(MATERIAL SHOWN)
### src/rom_zetas.sv
// constant Kyber zeta table in Montgomery form, centred values, one cycle read latency
`include "kyber_consts.svh"

module rom_zetas (
  input  logic              clk,
  input  logic [6:0]        addr,
  output kyber_pkg::coeff_t zeta
);

  import kyber_pkg::*;

  // zeta[k] = 17^brv7(k) * 2^16 mod q, centred into (-q/2, q/2]
  // entry 0 is just the Montgomery factor 2^16 mod q
  localparam coeff_t zeta_table [`KYBER_WORDS] = '{
    -1044,  -758,  -359, -1517,  1493,  1422,   287,   202,
     -171,   622,  1577,   182,   962, -1202, -1474,  1468,
      573, -1325,   264,   383,  -829,  1458, -1602,  -130,
     -681,  1017,   732,   608, -1542,   411,  -205, -1571,
     1223,   652,  -552,  1015, -1293,  1491,  -282, -1544,
      516,    -8,  -320,  -666, -1618, -1162,   126,  1469,
     -853,   -90,  -271,   830,   107, -1421,  -247,  -951,
     -398,   961, -1508,  -725,   448, -1065,   677, -1275,
    // upper half holds the basemul twiddles, read as 64 + i
    -1103,   430,   555,   843, -1251,   871,  1550,   105,
      422,   587,   177,  -235,  -291,  -460,  1574,  1653,
     -246,   778,  1159,  -147,  -777,  1483,  -602,  1119,
    -1590,   644,  -872,   349,   418,   329,  -156,   -75,
      817,  1097,   603,   610,  1322, -1285, -1465,   384,
    -1215,  -136,  1218, -1335,  -874,   220, -1187, -1659,
    -1185, -1530, -1278,   794, -1510,  -854,  -870,   478,
     -108,  -308,   996,   991,   958, -1460,  1522,  1628
  };

  // registered output so the table maps onto block ROM
  always_ff @(posedge clk) begin
    zeta <= zeta_table[addr];
  end

endmodule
(End MATERIAL SHOWN)
Which of the lines above carry the string "Montgomery"? Pick them out and copy them.

// constant Kyber zeta table in Montgomery form, centred values, one cycle read latency
  // entry 0 is just the Montgomery factor 2^16 mod q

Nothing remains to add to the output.